Once we can control the position of the foot, we can make it follow a trajectory. One cycle through the trajectory is a simple step.
A step has two distinct phases, a ground and a flight phase. During ground phase the leg push the body forward, during the flight phase the foot is lifted and placed ahead of its previous contact point.
The trajectory is constructed as a list of points in space. So we need to generate points along a straight line for our ground phase, and points along an arc for our flight phase.
The number of points in a given path is specified by a “granularity” variable. With cheap servos, there is no need to generate a lot of points. Same goes for implementing any type of “easing“, so we keep it simple and linear.
The geometry of the trajectory can be edited. This is going to be useful when implementing steering. To turn slightly to one side or another, the two legs on one side can take wider steps than the two other legs.

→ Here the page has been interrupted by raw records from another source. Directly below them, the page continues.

`./design.v`:
```
`timescale 1ns / 1ps
module ES_and_ALU_sub1_b(
    input clk,
	 input reset,
	 input stackSrc,
	 input [15:0] valIn,
    input [1:0] ESOp,
    input ESAct,
	 input [1:0] dupAmt,
	 input popAmt,
    input [1:0] ALUOp,
    output [15:0] ALUOut,
	 output zero_out,
	 output ovflw_out
    );
wire [15:0] stack_reg_a;
wire [15:0] stack_reg_b;
wire [15:0] reg_alu_a;
wire [15:0] reg_alu_b;
reg [15:0] stack_input;
ex_stack ES (
    .pushVal(stack_input),
    .popNum(popAmt),
    .dupNum(dupAmt),
    .outA(stack_reg_a),
    .outB(stack_reg_b),
    .ESOp(ESOp),
	 .ESAct(ESAct),
	 .clk(clk)
	 );
alu16b ALU (
	 .a(reg_alu_a),
    .b(reg_alu_b),
    .op(ALUOp),
    .r(ALUOut),
	 .ovflw(ovflw_out),
	 .zero(zero_out)
	 );
register A (
    .regWrite(1'b1), 
    .clk(clk), 
	 .reset(reset),
    .w_data(stack_reg_a), 
    .r_data(reg_alu_a)
    );
register B (
    .regWrite(1'b1), 
    .clk(clk), 
	 .reset(reset),
    .w_data(stack_reg_b), 
    .r_data(reg_alu_b)
    );
	always @ (stackSrc, valIn, ALUOut) begin
		if(stackSrc == 0)
			stack_input <= valIn;
		else
			stack_input <= ALUOut;
	end
endmodule
`timescale 1ns / 1ps
module add1b(
    input a,
    input b,
    input ci,
    output r,
    output co
    );
	 assign r = (ci & ~a & ~b) | (~ci & a & ~b) | (~ci & ~a & b) | (ci & a & b);
	 assign co = (ci & a) | (ci & b) | (a & b);
endmodule
`timescale 1ns / 1ps
module alu16b(
    input [15:0] a,
    input [15:0] b,
    input [1:0] op,
    output [15:0] r,
	 output ovflw,
	 output zero
    );
	 wire co0;
	 wire co1;
	 wire co2;
	 wire co3;
	 wire co4;
	 wire co5;
	 wire co6;
	 wire co7;
	 wire co8;
	 wire co9;
	 wire co10;
	 wire co11;
	 wire co12;
	 wire co13;
	 wire co14;
	 wire co15;
	 wire isLess;
	alu1b A (
    .a(a[0]), 
    .b(b[0]), 
    .ci(op[1]), 
    .op(op), 
    .less(isLess),
	 .set(),
    .r(r[0]), 
    .co(co0)
    );
	 alu1b B (
    .a(a[1]), 
    .b(b[1]), 
    .ci(co0), 
    .op(op), 
    .less(1'b0),
	 .set(),
    .r(r[1]), 
    .co(co1)
    );
	 alu1b C (
    .a(a[2]), 
    .b(b[2]), 
    .ci(co1), 
    .op(op), 
    .less(1'b0),
	 .set(),
    .r(r[2]), 
    .co(co2)
    );
	 alu1b D (
    .a(a[3]), 
    .b(b[3]), 
    .ci(co2), 
    .op(op), 
    .less(1'b0),
	 .set(),
    .r(r[3]), 
    .co(co3)
    );
	 alu1b E (
    .a(a[4]), 
    .b(b[4]), 
    .ci(co3), 
    .op(op), 
    .less(1'b0),
	 .set(),
    .r(r[4]), 
    .co(co4)
    );
	 alu1b F (
    .a(a[5]), 
    .b(b[5]), 
    .ci(co4), 
    .op(op), 
    .less(1'b0),
	 .set(),
    .r(r[5]), 
    .co(co5)
    );
	 alu1b G (
    .a(a[6]), 
    .b(b[6]), 
    .ci(co5), 
    .op(op), 
    .less(1'b0),
	 .set(),
    .r(r[6]), 
    .co(co6)
    );
	 alu1b H (
    .a(a[7]), 
    .b(b[7]), 
    .ci(co6), 
    .op(op), 
    .less(1'b0),
	 .set(),
    .r(r[7]), 
    .co(co7)
    );
	 alu1b I (
    .a(a[8]), 
    .b(b[8]), 
    .ci(co7), 
    .op(op), 
    .less(1'b0),
	 .set(),
    .r(r[8]), 
    .co(co8)
    );
	 alu1b J (
    .a(a[9]), 
    .b(b[9]), 
    .ci(co8), 
    .op(op), 
    .less(1'b0),
	 .set(),
    .r(r[9]), 
    .co(co9)
    );
	 alu1b K (
    .a(a[10]), 
    .b(b[10]), 
    .ci(co9), 
    .op(op), 
    .less(1'b0),
	 .set(),
    .r(r[10]), 
    .co(co10)
    );
	 alu1b L (
    .a(a[11]), 
    .b(b[11]), 
    .ci(co10), 
    .op(op), 
    .less(1'b0),
	 .set(),
    .r(r[11]), 
    .co(co11)
    );
	 alu1b M (
    .a(a[12]), 
    .b(b[12]), 
    .ci(co11), 
    .op(op), 
    .less(1'b0),
	 .set(),
    .r(r[12]), 
    .co(co12)
    );
	 alu1b N (
    .a(a[13]), 
    .b(b[13]), 
    .ci(co12), 
    .op(op), 
    .less(1'b0),
	 .set(),
    .r(r[13]), 
    .co(co13)
    );
	 alu1b O (
    .a(a[14]), 
    .b(b[14]), 
    .ci(co13), 
    .op(op), 
    .less(1'b0),
	 .set(),
    .r(r[14]), 
    .co(co14)
    );
	 alu1b P (
    .a(a[15]), 
    .b(b[15]), 
    .ci(co14), 
    .op(op), 
    .less(1'b0),
	 .set(isLess),
    .r(r[15]), 
    .co(co15)
    );
	 assign ovflw = co15 ^ co14;
	 assign zero = (r == 0);
endmodule
`timescale 1ns / 1ps
module alu1b(
	 input a,
    input b,
    input ci,
    input [1:0] op,
	 input less,
	 output reg set,
    output reg r,
    output co
    );
	 parameter Or = 0;
	 parameter Add = 1;
	 parameter Sub = 2;
	 parameter SLT = 3;
	 reg adderIn;
	 wire adderOut;
	 always @(*) begin
		case (op)				
			Add: adderIn <= b;
			Sub: adderIn <= ~b;
			SLT: adderIn <= ~b;
			default: adderIn <= b;
		endcase
	end
	add1b A (
    .a(a), 
    .b(adderIn), 
    .ci(ci), 
    .r(adderOut), 
    .co(co)
    );
	 always @(*) begin
		set <= 0;
		case(op)
			Or: r <= a | b;
			Add: r <= adderOut;
			Sub: r <= adderOut;
			SLT: 
				begin
					r <= less;
					set <= adderOut;
				end
			default: r <= a | b;
		endcase
	end					
endmodule
`timescale 1ns / 1ps
module ex_stack(
    input [15:0] pushVal,
    input popNum,
    input [1:0] dupNum,
    output reg[15:0] outA,
    output reg[15:0] outB,
    input [1:0] ESOp,
	 input ESAct,
	 input clk,
	 input reset
    );
	reg [15:0] stack[0:31];
	integer tos = 32;
	always @ (posedge clk) begin
		if(reset == 1)
			tos <= 32;
		else
			tos <= tos;
		if(ESAct) begin
			case (ESOp)
				0: if(tos > 0) begin
						stack[tos - 1] <= pushVal; 
						tos <= tos - 1;
					end
					else ;
				1: case(popNum)
						0: if (tos < 32) begin
								tos <= tos + 1;
							end
							else ;
						1: if(tos < 31) begin
								tos <= tos + 2;
							end
							else ;
						default: if (tos < 32) begin
								tos <= tos + 1;
							end
							else ;
					endcase
				2: case(dupNum)
						0: if(tos > 0 && tos < 32) begin
								stack[tos - 1] <= stack[tos];
								tos <= tos - 1;
							end
							else ;
						1: if(tos > 1 && tos < 31) begin
								stack[tos - 2] <= stack[tos];
								stack[tos - 1] <= stack[tos + 1];
								tos <= tos - 2;
							end
							else ;
						2: if(tos > 2 && tos < 30) begin
								stack[tos - 3] <= stack[tos];
								stack[tos - 2] <= stack[tos + 1];
								stack[tos - 1] <= stack[tos + 2];
								tos <= tos - 3;
							end
							else ;
						3: if(tos > 3 && tos < 29) begin
								stack[tos - 4] <= stack[tos];
								stack[tos - 3] <= stack[tos + 1];
								stack[tos - 2] <= stack[tos + 2];
								stack[tos - 1] <= stack[tos + 3];
								tos <= tos - 4;		
							end
							else ;
						default: if(tos > 0 && tos < 32) begin
								stack[tos - 1] <= stack[tos];
								tos <= tos - 1;
							end
							else ;
					endcase
				3: if(tos > 0) begin
						stack[tos] <= stack[tos + 1];
						stack[tos + 1] <= stack[tos];
					end
					else ;
				default: if(tos > 0) begin
						stack[tos - 1] <= pushVal; 
						tos <= tos - 1;
					end
					else ;
			endcase
		end
	end
	always @ (tos, stack[tos], stack[tos + 1], clk) begin
			outA <= stack[tos];
			outB <= stack[tos + 1];
	end
endmodule
`timescale 1ns / 1ps
module register(
				input regWrite,
            input clk,
				input reset,
            input [15:0] w_data,
				output reg[15:0]r_data
    );
	     always @(negedge clk)
    begin
		  if(reset == 1) r_data <= 0;
        else if(regWrite == 1) r_data <= w_data;
		  else r_data <= r_data;
    end
endmodule
```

Once again I use processing to test a simple trajectory implementation.
You can download the sketch from the repository (https://github.com/Traverso/Felix/tree/master/Processing/Trajectory), and play with the step width and height, and the offset of the step in relation to the position of the hip.
I wanted to upload this sketch to jsFiddle as well so you could play with it directly in your browser, but as this sites motto says “in theory there is no difference…”.
I couldn’t get the sketch to work on the browser as it is and I currently don’t have the time to do the necessary tweaks.
Anyway if you haven’t downloaded Processing yet, is about time.